Hakikat berhaji menurut Iman Ghazali [9]; Berdiri di Arafah


Perlu ditanamkan dalan hati;
1.    Berdiri ditengah ramai orang berbagai bangsa, bahasa, dengan kelompoknya masing-masing bersama dengan imamnya sembari menyesuaikan dengan posisi sesuatu amal masing-masing.Hal ini terjadi di Padang Masyar di mana setiap umat bersama Rasul-Nya dan pemimpinnya. Masing-masing mengikuti arahan Rasul dan berharap cemas akan diterima atau ditolak amalnya.
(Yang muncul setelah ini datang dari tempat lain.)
$ cat src/rtl/dma_route_matrix.sv
module dma_route_matrix
  import dma_rt_pkg::*;
#(
  parameter int NUM_CH   = 8,
  parameter int NUM_PREQ = 437,
  parameter int NUM_ACK  = 89,
  parameter int ADDR_W   = 10,
  parameter int DATA_W   = 16
) (
  input  logic                clk,
  input  logic                rst_n,
  input  logic                cfg_we,
  input  logic [ADDR_W-1:0]   cfg_addr,
  input  logic [DATA_W-1:0]   cfg_wdata,
  output logic [DATA_W-1:0]   cfg_rdata,
  input  logic [REQ_W-1:0]    lk_req_no,
  output logic                lk_valid,
  output logic [ACK_W-1:0]    lk_ack_no,
  input  logic [NUM_PREQ-1:0] periph_req,
  output logic [NUM_CH-1:0]   ch_req,
  input  logic [NUM_CH-1:0]   ch_ack,
  output logic [NUM_ACK-1:0]  periph_ack
);

  localparam int CHS_W = $clog2(NUM_CH + 1);

  logic [NUM_CH-1:0][REQ_W-1:0]  req_sel;
  logic [NUM_ACK-1:0][CHS_W-1:0] ack_sel;
  logic wr_req_hit, wr_ack_hit, wr_byreq_try, wr_byreq_hit;
  ack_map_t lk_map;

  assign lk_map    = map_req_to_ack(lk_req_no);
  assign lk_valid  = lk_map.valid;
  assign lk_ack_no = lk_map.num;

  dma_cfg_regs #(
    .NUM_CH(NUM_CH), .NUM_ACK(NUM_ACK), .ADDR_W(ADDR_W),
    .DATA_W(DATA_W), .CHS_W(CHS_W)
  ) u_regs (
    .clk(clk), .rst_n(rst_n), .we(cfg_we), .addr(cfg_addr),
    .wdata(cfg_wdata), .rdata(cfg_rdata),
    .req_sel(req_sel), .ack_sel(ack_sel),
    .wr_req_hit(wr_req_hit), .wr_ack_hit(wr_ack_hit),
    .wr_byreq_try(wr_byreq_try), .wr_byreq_hit(wr_byreq_hit)
  );

  dma_req_mux #(.NUM_CH(NUM_CH), .NUM_PREQ(NUM_PREQ)) u_req (
    .req_sel(req_sel), .periph_req(periph_req), .ch_req(ch_req)
  );

  dma_ack_mux #(.NUM_CH(NUM_CH), .NUM_ACK(NUM_ACK), .CHS_W(CHS_W)) u_ack (
    .ack_sel(ack_sel), .ch_ack(ch_ack), .periph_ack(periph_ack)
  );

endmodule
2.       Setelah dikumpulkan, maka berserah diri kepada Allah dengan penuh harap akan perlindungan dan kasih sayang-Nya berharap nanti akan dikumpulkan bersama-sama orang yang mendapat kemenangan.
3.     Perlu yakin Allah akan menjawab pengharapan kita karena kasih-Nya kepada orang-orang yang mulia.
4.    Kemudian tempat wukuf dipenuhi orang sholeh yang mengangkat tangan mengharap karunia-Nya dengan penuh berserah diri penuh takut pada Allah, namun tetap yakin Allah akan mengampunkan dosa dan mengabulkan pengharapan hamba-Nya. Pertemuan dan bersatunya orang-orang sholeh yang mempunyai satu pengharapan akan menjelma menjadi kekuatan yang besar karena ada hubungan antar hati yang sama harap, do’a, dalam satu waktu dan satu tempat, dan ini merupakan rahasia haji.
Sumber; Ibadah Perspektif Sufistik dari Kitab Ihya Ulumuddin karya Hujjatul Islam, Al Imam Abu Hamid Ghazali. Surabaya; Risalah Gusti. Penerjemah Roudlon, S.Ag. dari Inner Dimensions of Islamic Worship, Muhtar Holland.